Matthew didn't come down to Dorset with Louis and me the weekend of the big pole-dancing scandal. He stayed in London owing to a psychosomatic reaction to having had his car broken into. Generally he takes a laissez-faire attitude to the monthly assaults on his vehicle, seeing them as legitimate attempts at wealth redistribution. So long as the thief causes no damage, it's not a problem. But this time a wing mirror was smashed, presumably in frustration at the lack of satnavs or iPods in the glove compartment. Worse, a mat was urinated upon. Matthew's distress at this lack of etiquette had what he described as "a grievous impact on my immune system", hence the fever and thumping eyes that kept him in London.

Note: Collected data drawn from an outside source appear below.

==> config.mk <==
export PLATFORM = sky130hd
export DESIGN_NAME = rlfm_lane
export DESIGN_NICKNAME = d
export VERILOG_FILES = /design/src/hw/rtl/range_line_fit_median_top_assert.svh /design/src/hw/rtl/rlfm_pkg.sv /design/src/hw/rtl/rlfm_lane.sv
export SDC_FILE = /design/constraint.sdc
export NUM_CORES = 2
export LEC_CHECK = 0
export BUFFER_PORTS_ARGS = -buffer_cell sky130_fd_sc_hd__buf_2
export CAP_MARGIN = 20
export CORE_AREA = 2 2 223 334
export DETAILED_ROUTE_END_ITERATION = 16
export DIE_AREA = 0 0 225 336
export GPL_ROUTABILITY_DRIVEN = 0
export GPL_TIMING_DRIVEN = 0
export PLACE_DENSITY = 0.77
export SLEW_MARGIN = 20
export SYNTH_ARGS = -nofsm -noshare
export SYNTH_HDL_FRONTEND = slang
export SYNTH_SLANG_ARGS = --single-unit
==> constraint.sdc <==
create_clock -name clk -period 16.5 [get_ports clk]
set_clock_uncertainty 0.1 [all_clocks]
set_input_delay 1.65 -clock clk [delete_from_list [all_inputs] [get_ports clk]]
set_output_delay 1.65 -clock clk [all_outputs]
set_load 0.01 [all_outputs]
==> src/hw/rtl/range_line_fit_median_top_assert.svh <==
// Assertion macros used by the top-level RTL file to check its own behavior.
// Every macro samples on the rising edge of clk and is disabled during reset.
`ifndef RANGE_LINE_FIT_MEDIAN_TOP_ASSERT_SVH
`define RANGE_LINE_FIT_MEDIAN_TOP_ASSERT_SVH
`ifndef NO_ASSERTIONS
`define RLFM_ASSERT_NOW(label, ante, cons) \
    label: assert property (@(posedge clk) disable iff (!rst_n) (ante) |-> (cons)) \
        else $error("assertion failed");
`define RLFM_ASSERT_NEXT(label, ante, cons) \
    label: assert property (@(posedge clk) disable iff (!rst_n) (ante) |=> (cons)) \
        else $error("assertion failed");
`else
`define RLFM_ASSERT_NOW(label, ante, cons)
`define RLFM_ASSERT_NEXT(label, ante, cons)
`endif
`endif

==> src/hw/rtl/rlfm_pkg.sv <==
`default_nettype none
package rlfm_pkg;

    localparam int AVERAGE_DEPTH = 9;
    localparam int MEDIAN_DEPTH  = 5;
    localparam int RANGE_BITS    = 16;
    localparam int BEAMS         = 5;

    localparam int RANGE_IN_W  = 16;
    localparam int RANGE_EXT_W = 24;
    localparam int FRAC        = 28 - RANGE_BITS;
    localparam int BFRAC       = 16 - FRAC;
    localparam int AVG_W       = RANGE_BITS + FRAC;
    localparam int SUM_W       = RANGE_BITS + $clog2(AVERAGE_DEPTH);
    localparam int NUM_W       = SUM_W + FRAC;
    localparam int FILL_W      = $clog2(AVERAGE_DEPTH + 1);
    localparam int MFILL_W     = $clog2(MEDIAN_DEPTH + 1);
    localparam int MIDX_W      = $clog2(MEDIAN_DEPTH);
    localparam int COEF_W      = 16;
    localparam int CRD_W       = 32;
    localparam int ACC_W       = 64;

    // Slope divider: 80-bit dividend, 64-bit divisor, 34-bit quotient.
    localparam int DVD_W  = 80;
    localparam int DVS_W  = 64;
    localparam int QUO_W  = 34;
    localparam int DCNT_W = $clog2(DVD_W);

    // Division by five as a multiply by ceil(2^21 / 5) and a shift; exact below 2^21 / 3.
    localparam logic [18:0] RECIP_FIVE       = 19'd419431;
    localparam int          RECIP_FIVE_SHIFT = 21;

    localparam logic [COEF_W-1:0] COS_MAG [BEAMS] =
        '{16'd32746, 16'd32762, 16'd32768, 16'd32762, 16'd32746};
    localparam logic [COEF_W-1:0] SIN_MAG [BEAMS] =
        '{16'd1206, 16'd603, 16'd0, 16'd603, 16'd1206};
    // Beams left of center have a negative sine.
    localparam logic [BEAMS-1:0] SIN_NEG = 5'b00011;

    typedef struct packed {
        logic signed [CRD_W-1:0] slope;
        logic signed [CRD_W-1:0] intercept;
        logic                    degenerate;
    } rlfm_fit_t;

    typedef struct packed {
        logic signed [CRD_W-1:0] slope;
        logic signed [CRD_W-1:0] intercept;
        logic                    flip;
        logic                    degenerate;
    } rlfm_result_t;

endpackage
`default_nettype wire

==> src/hw/rtl/rlfm_lane.sv <==
`default_nettype none
module rlfm_lane (
    input  wire logic                                clk,
    input  wire logic                                rst_n,
    input  wire logic                                start,
    input  wire logic [rlfm_pkg::RANGE_IN_W-1:0]     range_in,
    input  wire logic [rlfm_pkg::FILL_W-1:0]         fill,
    input  wire logic [rlfm_pkg::COEF_W-1:0]         cos_mag,
    input  wire logic [rlfm_pkg::COEF_W-1:0]         sin_mag,
    input  wire logic                                sin_neg,
    output logic                                     done,
    output logic signed [rlfm_pkg::CRD_W-1:0]        x,
    output logic signed [rlfm_pkg::CRD_W-1:0]        y
);
    localparam int D      = rlfm_pkg::AVERAGE_DEPTH;
    localparam int SUM_W  = rlfm_pkg::SUM_W;
    localparam int NUM_W  = rlfm_pkg::NUM_W;
    localparam int FILL_W = rlfm_pkg::FILL_W;
    localparam int AVG_W  = rlfm_pkg::AVG_W;
    localparam int CRD_W  = rlfm_pkg::CRD_W;
    localparam int PW     = AVG_W + rlfm_pkg::COEF_W;
    localparam int CNT_W  = $clog2(NUM_W);

    typedef enum logic [1:0] {L_IDLE, L_DIV, L_MUL, L_RND} lane_state_t;

    lane_state_t              state_reg;
    logic [rlfm_pkg::RANGE_BITS-1:0] hist_reg [D];
    logic [SUM_W-1:0]         sum_reg;
    logic [NUM_W-1:0]         num_reg;
    logic [NUM_W-1:0]         quo_reg;
    logic [FILL_W-1:0]        rem_reg;
    logic [FILL_W-1:0]        div_reg;
    logic [CNT_W-1:0]         cnt_reg;
    logic [PW-1:0]            px_reg;
    logic [PW-1:0]            py_reg;
    logic signed [CRD_W-1:0]  x_reg;
    logic signed [CRD_W-1:0]  y_reg;
    logic                     done_reg;

    logic [rlfm_pkg::RANGE_EXT_W-1:0] range_ext;
    logic [rlfm_pkg::RANGE_BITS-1:0]  range_cut;
    logic [SUM_W-1:0]         sum_next;
    logic [FILL_W:0]          rem_shift;
    logic                     qbit;
    logic [PW:0]              x_round;
    logic [PW:0]              y_round;
    logic signed [CRD_W-1:0]  y_mag;

    always_comb
    begin
        range_ext = {{(rlfm_pkg::RANGE_EXT_W - rlfm_pkg::RANGE_IN_W){1'b0}}, range_in};
        range_cut = range_ext[rlfm_pkg::RANGE_BITS-1:0];
        // Running sum: the oldest entry is still zero until the history is full.
        sum_next  = sum_reg + SUM_W'(range_cut) - SUM_W'(hist_reg[D-1]);
        rem_shift = {rem_reg, num_reg[NUM_W-1]};
        qbit      = (rem_shift >= {1'b0, div_reg});
        x_round   = {1'b0, px_reg} + (PW+1)'(16384);
        y_round   = {1'b0, py_reg} + (PW+1)'(16384);
        y_mag     = CRD_W'(y_round >> 15);
    end

    always_ff @(posedge clk or negedge rst_n)
    begin
        if (!rst_n)
        begin
            state_reg <= L_IDLE;
            sum_reg   <= '0;
            done_reg  <= 1'b0;
            cnt_reg   <= '0;
            for (int k = 0; k < D; k++)
            begin
                hist_reg[k] <= '0;
            end
        end
        else
        begin
            done_reg <= 1'b0;
            unique case (state_reg)
                L_IDLE:
                begin
                    if (start)
                    begin
                        for (int k = D - 1; k > 0; k--)
                        begin
                            hist_reg[k] <= hist_reg[k-1];
                        end
                        hist_reg[0] <= range_cut;
                        sum_reg     <= sum_next;
                        num_reg     <= NUM_W'(sum_next) << rlfm_pkg::FRAC;
                        quo_reg     <= '0;
                        rem_reg     <= '0;
                        div_reg     <= fill;
                        cnt_reg     <= '0;
                        state_reg   <= L_DIV;
                    end
                end
                L_DIV:
                begin
                    rem_reg <= qbit ? FILL_W'(rem_shift - {1'b0, div_reg})
                                    : rem_shift[FILL_W-1:0];
                    num_reg <= num_reg << 1;
                    quo_reg <= {quo_reg[NUM_W-2:0], qbit};
                    cnt_reg <= cnt_reg + 1'b1;
                    if (cnt_reg == CNT_W'(NUM_W - 1))
                    begin
                        state_reg <= L_MUL;
                    end
                end
                L_MUL:
                begin
                    px_reg    <= quo_reg[AVG_W-1:0] * cos_mag;
                    py_reg    <= quo_reg[AVG_W-1:0] * sin_mag;
                    state_reg <= L_RND;
                end
                L_RND:
                begin
                    x_reg     <= CRD_W'(x_round >> 15);
                    y_reg     <= sin_neg ? -y_mag : y_mag;
                    done_reg  <= 1'b1;
                    state_reg <= L_IDLE;
                end
                default:
                begin
                    state_reg <= L_IDLE;
                end
            endcase
        end
    end

    assign done = done_reg;
    assign x    = x_reg;
    assign y    = y_reg;
endmodule
`default_nettype wire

I rang him that Saturday morning at 6am, knowing he'd be awake because he wakes every day at 5.30am and reaches immediately for his laptop. Before his eyes are fully open he has the Drudge Report or some other US website up to check developments in the US presidential campaign.
I asked him if a good night had been passed. "Yup," he said sleepily. "Obama's opened a clear lead in Colorado, and it's looking hopeful in Florida. There is a national poll from ABC that shows McCain narrowing the lead, but I reckon it's an outlier."
"No," I said, "I meant, did you pass a good night?"
"Me? Don't ask. Barely a wink. And there's a Quinnipiac poll showing the race tightening in Missouri. How was your night?"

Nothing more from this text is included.